Abstract

To compare the frequency of seizures and status epilepticus and their response to first-line drugs in patients with idiopathic generalized epilepsies receiving carbamazepine or phenytoin to those receiving other drugs or no treatment. We performed a retrospective chart review of all cases of idiopathic generalized epilepsies treated by the authors between 1985 and 1994. We compared seizure frequency and mean intravenous benzodiazepine dose required to control absence status epilepticus, intraindividually in subjects on carbamazepine or phenytoin before and after discontinuation of these compounds, and interindividually to subjects without treatment or receiving other drugs. Bouts of absence or tonic-clonic status epilepticus and seizures in subjects treated with phenytoin or carbamazepine at therapeutic concentrations were considerably more frequent and proved intractable to treatment with valproic acid or benzodiazepines, compared with a cohort of subjects also with idiopathic generalized epilepsies, but naive to, or receiving subtherapeutic or therapeutic doses of other agents.
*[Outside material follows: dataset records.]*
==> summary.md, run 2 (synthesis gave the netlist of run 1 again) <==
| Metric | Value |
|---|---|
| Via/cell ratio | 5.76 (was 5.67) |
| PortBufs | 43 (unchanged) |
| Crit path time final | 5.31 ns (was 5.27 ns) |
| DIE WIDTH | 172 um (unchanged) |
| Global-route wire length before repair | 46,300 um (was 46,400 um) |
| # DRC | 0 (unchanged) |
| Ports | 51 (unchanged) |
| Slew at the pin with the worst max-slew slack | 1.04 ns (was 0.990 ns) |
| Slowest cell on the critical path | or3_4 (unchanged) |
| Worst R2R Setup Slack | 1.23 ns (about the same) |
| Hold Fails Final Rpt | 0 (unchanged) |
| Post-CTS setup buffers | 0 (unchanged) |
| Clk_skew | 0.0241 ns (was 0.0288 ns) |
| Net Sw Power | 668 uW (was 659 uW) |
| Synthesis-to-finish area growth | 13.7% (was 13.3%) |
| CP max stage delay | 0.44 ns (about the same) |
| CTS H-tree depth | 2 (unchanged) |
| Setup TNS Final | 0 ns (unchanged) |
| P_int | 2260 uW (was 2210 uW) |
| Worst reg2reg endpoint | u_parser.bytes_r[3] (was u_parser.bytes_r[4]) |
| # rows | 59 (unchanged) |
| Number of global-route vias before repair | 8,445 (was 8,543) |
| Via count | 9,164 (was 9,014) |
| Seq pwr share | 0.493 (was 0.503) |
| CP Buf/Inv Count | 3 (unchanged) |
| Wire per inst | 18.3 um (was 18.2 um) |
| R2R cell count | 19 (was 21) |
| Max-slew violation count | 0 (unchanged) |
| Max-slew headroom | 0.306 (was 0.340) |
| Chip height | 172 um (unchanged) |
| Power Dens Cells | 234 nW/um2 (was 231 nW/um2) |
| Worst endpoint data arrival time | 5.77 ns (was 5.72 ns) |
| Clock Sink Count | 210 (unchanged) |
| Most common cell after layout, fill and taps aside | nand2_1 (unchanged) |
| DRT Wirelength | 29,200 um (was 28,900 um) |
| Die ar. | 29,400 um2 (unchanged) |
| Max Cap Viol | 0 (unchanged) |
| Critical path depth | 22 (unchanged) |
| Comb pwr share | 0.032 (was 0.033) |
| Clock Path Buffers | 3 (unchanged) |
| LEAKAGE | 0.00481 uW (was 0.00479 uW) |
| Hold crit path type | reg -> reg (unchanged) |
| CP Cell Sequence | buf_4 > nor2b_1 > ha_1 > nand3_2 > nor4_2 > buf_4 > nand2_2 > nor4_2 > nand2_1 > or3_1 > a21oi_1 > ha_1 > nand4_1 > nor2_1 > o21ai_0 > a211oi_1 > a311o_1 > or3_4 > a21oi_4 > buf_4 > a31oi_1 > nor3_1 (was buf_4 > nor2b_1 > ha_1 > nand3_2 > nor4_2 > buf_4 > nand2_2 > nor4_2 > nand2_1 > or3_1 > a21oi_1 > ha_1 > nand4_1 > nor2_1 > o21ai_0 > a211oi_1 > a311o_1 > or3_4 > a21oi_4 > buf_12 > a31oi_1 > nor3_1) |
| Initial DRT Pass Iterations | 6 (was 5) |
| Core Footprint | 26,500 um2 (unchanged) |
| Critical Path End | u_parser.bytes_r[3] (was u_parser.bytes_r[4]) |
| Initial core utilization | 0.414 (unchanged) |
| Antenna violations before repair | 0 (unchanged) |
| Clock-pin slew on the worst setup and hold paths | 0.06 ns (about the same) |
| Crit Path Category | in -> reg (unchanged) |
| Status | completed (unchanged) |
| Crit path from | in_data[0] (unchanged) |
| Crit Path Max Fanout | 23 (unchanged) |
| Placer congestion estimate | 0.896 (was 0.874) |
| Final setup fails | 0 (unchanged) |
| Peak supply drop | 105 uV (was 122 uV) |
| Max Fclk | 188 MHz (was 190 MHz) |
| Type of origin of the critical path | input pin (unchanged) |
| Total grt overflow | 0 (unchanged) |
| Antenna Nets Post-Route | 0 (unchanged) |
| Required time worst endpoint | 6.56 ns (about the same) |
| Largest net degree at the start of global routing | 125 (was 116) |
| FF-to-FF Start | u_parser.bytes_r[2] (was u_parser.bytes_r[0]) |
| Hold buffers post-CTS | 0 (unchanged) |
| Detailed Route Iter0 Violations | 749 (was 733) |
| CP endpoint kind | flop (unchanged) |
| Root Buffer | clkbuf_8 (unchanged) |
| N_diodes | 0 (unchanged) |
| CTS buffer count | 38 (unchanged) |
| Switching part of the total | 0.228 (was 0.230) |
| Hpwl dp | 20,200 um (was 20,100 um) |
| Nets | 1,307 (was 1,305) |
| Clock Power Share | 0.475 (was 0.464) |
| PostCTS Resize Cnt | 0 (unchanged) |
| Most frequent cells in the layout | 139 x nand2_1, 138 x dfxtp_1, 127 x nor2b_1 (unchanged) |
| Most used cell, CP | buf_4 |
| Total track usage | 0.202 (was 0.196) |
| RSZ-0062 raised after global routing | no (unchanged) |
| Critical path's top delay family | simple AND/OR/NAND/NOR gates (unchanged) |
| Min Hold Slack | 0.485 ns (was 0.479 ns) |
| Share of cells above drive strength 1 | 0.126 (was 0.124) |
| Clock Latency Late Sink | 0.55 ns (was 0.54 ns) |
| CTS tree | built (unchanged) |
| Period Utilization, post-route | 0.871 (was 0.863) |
## config.mk

```make
export PLATFORM = sky130hd
export DESIGN_NAME = balance_cascade_control
export DESIGN_NICKNAME = d
export VERILOG_FILES = /design/src/bcc_pkg.sv /design/src/balance_cascade_control.sv
export VERILOG_INCLUDE_DIRS = /design/src /design/src/src
export SDC_FILE = /design/constraint.sdc
export NUM_CORES = 2
export LEC_CHECK = 0
export BUFFER_PORTS_ARGS = -buffer_cell sky130_fd_sc_hd__buf_4
export CAP_MARGIN = 10
export CORE_MARGIN = 2
export CORE_UTILIZATION = 65
export CTS_BUF_LIST = sky130_fd_sc_hd__clkbuf_4 sky130_fd_sc_hd__clkbuf_8 sky130_fd_sc_hd__clkbuf_16
export CTS_CLUSTER_SIZE = 10
export DETAILED_ROUTE_END_ITERATION = 7
export PLACE_DENSITY = 0.8
export SYNTH_ARGS = -nofsm -noshare
export SYNTH_HDL_FRONTEND = slang
export SYNTH_SLANG_ARGS = --single-unit
```

## constraint.sdc

```tcl
create_clock -name i_clk -period 10.9 [get_ports i_clk]
set_input_delay 2.18 -clock i_clk [delete_from_list [all_inputs] [get_ports i_clk]]
set_output_delay 2.18 -clock i_clk [all_outputs]
set_load 0.005 [all_outputs]
```

## src/assert_macros.svh

```systemverilog
// assertion macros for the balance controller rtl
`ifndef ASSERT_MACROS_SVH
`define ASSERT_MACROS_SVH
`ifndef SYNTH
`define BCC_ASSERT(lbl, clk, rstn, prop) \
    lbl: assert property (@(posedge clk) disable iff (!rstn) prop) \
        else $error("balance controller assertion failed");
`define BCC_ASSERT_NORST(lbl, clk, prop) \
    lbl: assert property (@(posedge clk) prop) \
        else $error("balance controller assertion failed");
`else
`define BCC_ASSERT(lbl, clk, rstn, prop)
`define BCC_ASSERT_NORST(lbl, clk, prop)
`endif
`endif

```

## src/bcc_pkg.sv

```systemverilog
// types and constants of the balance cascade controller
`timescale 1ns / 1ps
package bcc_pkg;

    typedef enum logic [3:0] {
        S_IDLE,
        S_MIX,
        S_DIV,
        S_DIVFIX,
        S_FILT,
        S_PKP,
        S_PKI,
        S_PSUM,
        S_PSAT,
        S_UERR,
        S_UKP,
        S_UKD,
        S_USUM,
        S_DRV
    } t_state;

    localparam int unsigned DRIVE_LIMIT_DEF    = 7200;
    localparam int unsigned INTEGRAL_LIMIT_DEF = 10000;
    localparam int unsigned SECOND_OFFSET_DEF  = 120;

    localparam int CFG_IDX_W  = 3;
    localparam int CFG_DATA_W = 16;

    localparam logic [CFG_IDX_W-1:0] CFG_TARGET_SPEED = 3'd0;
    localparam logic [CFG_IDX_W-1:0] CFG_MID_ANGLE    = 3'd1;
    localparam logic [CFG_IDX_W-1:0] CFG_UPRIGHT_KP   = 3'd2;
    localparam logic [CFG_IDX_W-1:0] CFG_UPRIGHT_KD   = 3'd3;
    localparam logic [CFG_IDX_W-1:0] CFG_SPEED_KP     = 3'd4;
    localparam logic [CFG_IDX_W-1:0] CFG_SPEED_KI     = 3'd5;

    // floor(2^24 / 10), quotient estimate is exact or one low
    localparam logic [20:0] DIV10_RECIP = 21'd1677721;

    localparam int IN_W  = 72;
    localparam int OUT_W = 48;

endpackage

```

## src/balance_cascade_control.sv

```systemverilog
// balance cascade controller: speed pi loop feeding an upright pd loop
// usage:
//   s_axis carries one control tick (tilt angle, gyro rate, wheel speeds);
//   m_axis returns one item per tick: two pwm duties, direction, speed output.
//   cfg channel writes the six gain and setpoint registers, always ready;
//   write only while no tick is in flight.
// sequencing:
//   a tick is taken only when the sequencer is idle; one shared 26x22
//   multiplier and a short chain of add/compare steps then compute it, so
//   a new tick is not taken until the previous one leaves the sequencer.
// stalls:
//   a finished item waits in the output register; the next tick is accepted
//   and computed meanwhile, and holds in its last step until the output
//   register frees.
// reset:
//   synchronous active low i_rst_n clears the state, configuration, filter
//   and integral registers, and drops the output valid.
`timescale 1ns / 1ps
`include "assert_macros.svh"
module balance_cascade_control
    import bcc_pkg::*;
#(
    parameter int unsigned DRIVE_LIMIT    = DRIVE_LIMIT_DEF,
    parameter int unsigned INTEGRAL_LIMIT = INTEGRAL_LIMIT_DEF,
    parameter int unsigned SECOND_OFFSET  = SECOND_OFFSET_DEF
) (
    input  logic                  i_clk,
    input  logic                  i_rst_n,
    input  logic                  i_s_axis_tvalid,
    output logic                  o_s_axis_tready,
    // tilt_angle[16:0] tilt_rate[32:17] left_speed[48:33] right_speed[64:49]
    input  logic [IN_W-1:0]       i_s_axis_tdata,
    output logic                  o_m_axis_tvalid,
    input  logic                  i_m_axis_tready,
    // duty_first[12:0] duty_second[25:13] reverse_dir[26] speed_loop_out[42:27]
    output logic [OUT_W-1:0]      o_m_axis_tdata,
    input  logic                  i_cfg_valid,
    output logic                  o_cfg_ready,
    input  logic [CFG_IDX_W-1:0]  i_cfg_index,
    input  logic [CFG_DATA_W-1:0] i_cfg_data
);

    localparam logic signed [18:0] ILIM     = 19'(INTEGRAL_LIMIT);
    localparam logic signed [18:0] ILIM_NEG = -ILIM;
    localparam logic signed [40:0] DLIM     = 41'(DRIVE_LIMIT);
    localparam logic signed [40:0] SAT_HI   = 41'sd32767;
    localparam logic signed [40:0] SAT_LO   = -41'sd32767;

    t_state r_state, n_state;

    logic signed [15:0] r_target_speed;
    logic signed [7:0]  r_mid_angle;
    logic signed [12:0] r_upright_kp;
    logic signed [15:0] r_upright_kd;
    logic signed [15:0] r_speed_kp;
    logic signed [15:0] r_speed_ki;

    logic signed [17:0] r_filt;
    logic signed [14:0] r_integ;

    logic signed [16:0] r_angle;
    logic signed [15:0] r_rate;
    logic signed [17:0] r_err;
    logic               r_mix_neg;
    logic [20:0]        r_mix_abs;
    logic [17:0]        r_quo;
    logic signed [47:0] r_prod;
    logic signed [40:0] r_acc;
    logic signed [15:0] r_spout;
    logic signed [25:0] r_aerr;

    logic               r_out_valid;
    logic [12:0]        r_duty1;
    logic [12:0]        r_duty2;
    logic               r_dir;
    logic [15:0]        r_out_spout;

    logic signed [16:0] in_angle;
    logic signed [15:0] in_rate;
    logic signed [15:0] in_left;
    logic signed [15:0] in_right;
    logic               in_acc;
    logic               out_free;

    logic signed [17:0] err_sum;
    logic signed [21:0] e22, f22, mix, mix_neg, mix_abs;
    logic [17:0]        quo_est;
    logic [21:0]        quo10, rem;
    logic signed [18:0] fq, fv;
    logic signed [18:0] integ_sum, r_integ_ext;
    logic signed [25:0] mul_a;
    logic signed [21:0] mul_b;
    logic signed [40:0] acc_adj, acc_q, mag_w, mag_c;
    logic signed [15:0] spout_c;
    logic signed [16:0] sp17;
    logic signed [25:0] aerr;
    logic [16:0]        duty2_sum;

    assign in_angle = $signed(i_s_axis_tdata[16:0]);
    assign in_rate  = $signed(i_s_axis_tdata[32:17]);
    assign in_left  = $signed(i_s_axis_tdata[48:33]);
    assign in_right = $signed(i_s_axis_tdata[64:49]);

    assign o_s_axis_tready = (r_state == S_IDLE);
    assign in_acc          = i_s_axis_tvalid && o_s_axis_tready;
    assign out_free        = !r_out_valid || i_m_axis_tready;
    assign o_cfg_ready     = 1'b1;

    assign o_m_axis_tvalid = r_out_valid;
    assign o_m_axis_tdata  = {5'b0, r_out_spout, r_dir, r_duty2, r_duty1};

    // speed error and low-pass mix
    assign err_sum = 18'(in_left) + 18'(in_right) - 18'(r_target_speed);
    assign e22     = 22'(r_err);
    assign f22     = 22'(r_filt);
    assign mix     = (e22 <<< 1) + e22 + (f22 <<< 3) - f22;
    assign mix_neg = -mix;
    assign mix_abs = mix[21] ? mix_neg : mix;

    // divide by ten: reciprocal estimate and one correction
    assign quo_est = r_prod[41:24];
    assign quo10   = {1'b0, quo_est, 3'b0} + {3'b0, quo_est, 1'b0};
    assign rem     = {1'b0, r_mix_abs} - quo10;
    assign fq      = $signed({1'b0, r_quo});
    assign fv      = r_mix_neg ? -fq : fq;

    assign r_integ_ext = 19'(r_integ);
    assign integ_sum   = r_integ_ext + 19'(r_filt);

    // q33.8 to integer, toward zero
    assign acc_adj = r_acc + (r_acc[40] ? 41'sd255 : 41'sd0);
    assign acc_q   = acc_adj >>> 8;
    assign spout_c = (acc_q > SAT_HI) ? 16'sd32767 :
                     (acc_q < SAT_LO) ? -16'sd32767 : acc_q[15:0];

    assign sp17 = 17'(r_spout) + 17'(r_mid_angle);
    assign aerr = 26'(r_angle) - 26'($signed({sp17, 8'b0}));

    assign mag_w     = acc_q[40] ? -acc_q : acc_q;
    assign mag_c     = (mag_w > DLIM) ? DLIM : mag_w;
    assign duty2_sum = mag_c[16:0] + 17'(SECOND_OFFSET);

    // shared multiplier operand select
    always_comb begin
        mul_a = '0;
        mul_b = '0;
        unique case (r_state)
            S_DIV: begin
                mul_a = $signed({5'b0, r_mix_abs});
                mul_b = $signed({1'b0, DIV10_RECIP});
            end
            S_PKP: begin
                mul_a = 26'(r_filt);
                mul_b = 22'(r_speed_kp);
            end
            S_PKI: begin
                mul_a = 26'(r_integ);
                mul_b = 22'(r_speed_ki);
            end
            S_UKP: begin
                mul_a = r_aerr;
                mul_b = 22'(r_upright_kp);
            end
            S_UKD: begin
                mul_a = 26'(r_rate);
                mul_b = 22'(r_upright_kd);
            end
            default: begin
                mul_a = '0;
                mul_b = '0;
            end
        endcase
    end

    always_comb begin
        n_state = r_state;
        unique case (r_state)
            S_IDLE:   if (in_acc) n_state = S_MIX;
            S_MIX:    n_state = S_DIV;
            S_DIV:    n_state = S_DIVFIX;
            S_DIVFIX: n_state = S_FILT;
            S_FILT:   n_state = S_PKP;
            S_PKP:    n_state = S_PKI;
            S_PKI:    n_state = S_PSUM;
            S_PSUM:   n_state = S_PSAT;
            S_PSAT:   n_state = S_UERR;
            S_UERR:   n_state = S_UKP;
            S_UKP:    n_state = S_UKD;
            S_UKD:    n_state = S_USUM;
            S_USUM:   n_state = S_DRV;
            S_DRV:    if (out_free) n_state = S_IDLE;
            default:  n_state = S_IDLE;
        endcase
    end

    always_ff @(posedge i_clk) begin
        if (!i_rst_n) begin
            r_state <= S_IDLE;
        end else begin
            r_state <= n_state;
        end
    end

    // configuration registers
    always_ff @(posedge i_clk) begin
        if (!i_rst_n) begin
            r_target_speed <= '0;
            r_mid_angle    <= '0;
            r_upright_kp   <= '0;
            r_upright_kd   <= '0;
            r_speed_kp     <= '0;
            r_speed_ki     <= '0;
        end else if (i_cfg_valid && o_cfg_ready) begin
            unique case (i_cfg_index)
                CFG_TARGET_SPEED: r_target_speed <= i_cfg_data;
                CFG_MID_ANGLE:    r_mid_angle    <= i_cfg_data[7:0];
                CFG_UPRIGHT_KP:   r_upright_kp   <= i_cfg_data[12:0];
                CFG_UPRIGHT_KD:   r_upright_kd   <= i_cfg_data;
                CFG_SPEED_KP:     r_speed_kp     <= i_cfg_data;
                CFG_SPEED_KI:     r_speed_ki     <= i_cfg_data;
                default: ;
            endcase
        end
    end

    // loop state and output valid
    always_ff @(posedge i_clk) begin
        if (!i_rst_n) begin
            r_filt      <= '0;
            r_integ     <= '0;
            r_out_valid <= 1'b0;
        end else begin
            if (r_state == S_FILT) begin
                r_filt <= fv[17:0];
            end
            if (r_state == S_PKP) begin
                if (integ_sum > ILIM) begin
                    r_integ <= ILIM[14:0];
                end else if (integ_sum < ILIM_NEG) begin
                    r_integ <= ILIM_NEG[14:0];
                end else begin
                    r_integ <= integ_sum[14:0];
                end
            end
            if (r_state == S_DRV && out_free) begin
                r_out_valid <= 1'b1;
            end else if (i_m_axis_tready) begin
                r_out_valid <= 1'b0;
            end
        end
    end

    // datapath
    always_ff @(posedge i_clk) begin
        r_prod <= mul_a * mul_b;
        if (in_acc) begin
            r_angle <= in_angle;
            r_rate  <= in_rate;
            r_err   <= err_sum;
        end
        unique case (r_state)
            S_MIX: begin
                r_mix_neg <= mix[21];
                r_mix_abs <= mix_abs[20:0];
            end
            S_DIVFIX: r_quo <= (rem >= 22'd10) ? quo_est + 18'd1 : quo_est;
            S_PKI:    r_acc <= r_prod[40:0];
            S_PSUM:   r_acc <= r_acc + $signed(r_prod[40:0]);
            S_PSAT:   r_spout <= spout_c;
            S_UERR:   r_aerr <= aerr;
            S_UKD:    r_acc <= r_prod[40:0];
            S_USUM:   r_acc <= r_acc + $signed(r_prod[40:0]);
            S_DRV: begin
                if (out_free) begin
                    r_duty1     <= mag_c[12:0];
                    r_duty2     <= duty2_sum[12:0];
                    r_dir       <= acc_q[40];
                    r_out_spout <= r_spout;
                end
            end
            default: ;
        endcase
    end

    `BCC_ASSERT(a_busy_after_accept, i_clk, i_rst_n, in_acc |=> !o_s_axis_tready)
    `BCC_ASSERT(a_integ_range, i_clk, i_rst_n, (r_integ_ext <= ILIM) && (r_integ_ext >= ILIM_NEG))
    `BCC_ASSERT(a_duty_offset, i_clk, i_rst_n, o_m_axis_tvalid |-> (r_duty2 == 13'(r_duty1 + 13'(SECOND_OFFSET))))
    `BCC_ASSERT(a_drv_loads, i_clk, i_rst_n, (r_state == S_DRV && out_free) |=> (o_m_axis_tvalid && o_s_axis_tready))

endmodule
```

==> run metrics <==
die area 70,300 µm²; Crit. End Element register; unrepaired setup endpoints after global routing false; f_max 95.8 MHz; ys flop type edfxtp_1; Setup TNS 0 ns; Max Slew Vio Count 0; Finish-stage setup viols 0; Worst Hold Class reg -> reg; Clock Skew 0.0280 ns; Post-synth EDFFs 214; Synth Instances 4,996; Leak 21.9 nW; power density cells 163 nW/µm²; largest net degree at the start of global routing 83; placer's final routability congestion estimate 1.04; Post-Synthesis Cell Area 44,300 µm²; CP required 11.33 ns; vias in the first global route 36,800; 1st-pass router iterations 6; Initial Utilization 0.658; DRC Markers 0; Seq/Total Area, Yosys 0.219; CP most frequent cell fa_1; clk root buf clkbuf_16; first-pass GRT wire length 201 mm; # fillers 5,163; # H-tree levels 2; buffer and inverter count on the worst path 4; PortBufs 133; max cap viols 0; area grow syn2layout 7.89%; drt wl/cell 21.4 µm; Total GRT Usage 0.371; CTS tree yes; Slew headroom 0.113; fin crit share 0.958; Startpoint Class register; Crit Path Max Fanout 17; Final Power 7.80 mW; Tightest Pin Transition 1.33 ns; hold_ws 0.435 ns; peak supply drop 190 µV; fin cells 5,986; initial antenna violation count 10; final hold violation count 0; Layout Nets 6,054; warnings from Yosys 0; Avg Cell Area, Syn 8.87 µm²; HPWL reported at the end of detailed placement 101 mm; antenna viol nets, final 0; Worst path slowest cell a221oi_1; core area 67,400 µm²; num rows 95; CTS Hold Bufs 0; Synth async-reset ratio 0; crit path kind reg -> reg; min cycle time layout 10.44 ns; GR Overflow Total 0; CTS Buffer Depth 3; clk_lat worst skew 0.61 ns; Chip Width 265 µm; clock-pin slew on the worst setup and hold paths 0.06 ns; Placed Cells 5,891; Clock Sinks 379; drt first-iter violations 3,442; max incr delay on CP 1.10 ns; end-of-flow core utilization 0.710; DR vias/cell 6.10; vias 36,500; Vert. Die Dim 265 µm; routed wire length 128 mm; Critical Path AT 10.87 ns; Distinct cells, synth 104; status finished, final reports clean; FF+latch count, synth 379; number of buffers created by CTS 47; layout cells sized above 1 0.0719; crit-path leading delay family adder cells; IO Pins 147
--- config.mk ---
export PLATFORM = sky130hd
export DESIGN_NAME = source_tokenizer_core
export DESIGN_NICKNAME = d
export VERILOG_FILES = /design/src/rtl/stt_pkg.sv /design/src/rtl/stt_queue.sv /design/src/rtl/stt_front.sv /design/src/rtl/stt_back.sv /design/src/rtl/source_tokenizer_core.sv
export SDC_FILE = /design/constraint.sdc
export NUM_CORES = 2
export LEC_CHECK = 0
export ABC_AREA = 1
export BUFFER_PORTS_ARGS = -buffer_cell sky130_fd_sc_hd__clkbuf_2
export CORE_MARGIN = 2
export CORE_UTILIZATION = 24
export DETAILED_ROUTE_END_ITERATION = 7
export PLACE_DENSITY = 0.38
export SYNTH_ARGS = -nofsm -noshare
export SYNTH_HDL_FRONTEND = slang
export SYNTH_HIERARCHICAL = 1
export SYNTH_SLANG_ARGS = --single-unit
--- constraint.sdc ---
create_clock -name clk -period 20.8 [get_ports clk]
set_clock_uncertainty 0.1 [all_clocks]
set_input_delay 2.08 -clock clk [delete_from_list [all_inputs] [get_ports clk]]
set_output_delay 2.08 -clock clk [all_outputs]
set_load 0.02 [all_outputs]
Our observations strongly suggest that therapeutic concentrations of phenytoin and carbamazepine exacerbate idiopathic generalized epilepsies. Subjects in whom absence is one of the seizure types seem at a particularly high risk for responding paradoxically. These findings underscore the value of accurate classification of seizures and particularly the syndromic approach to diagnosis and point to the potential for iatrogenic complications with indiscriminate use of antiseizure drugs.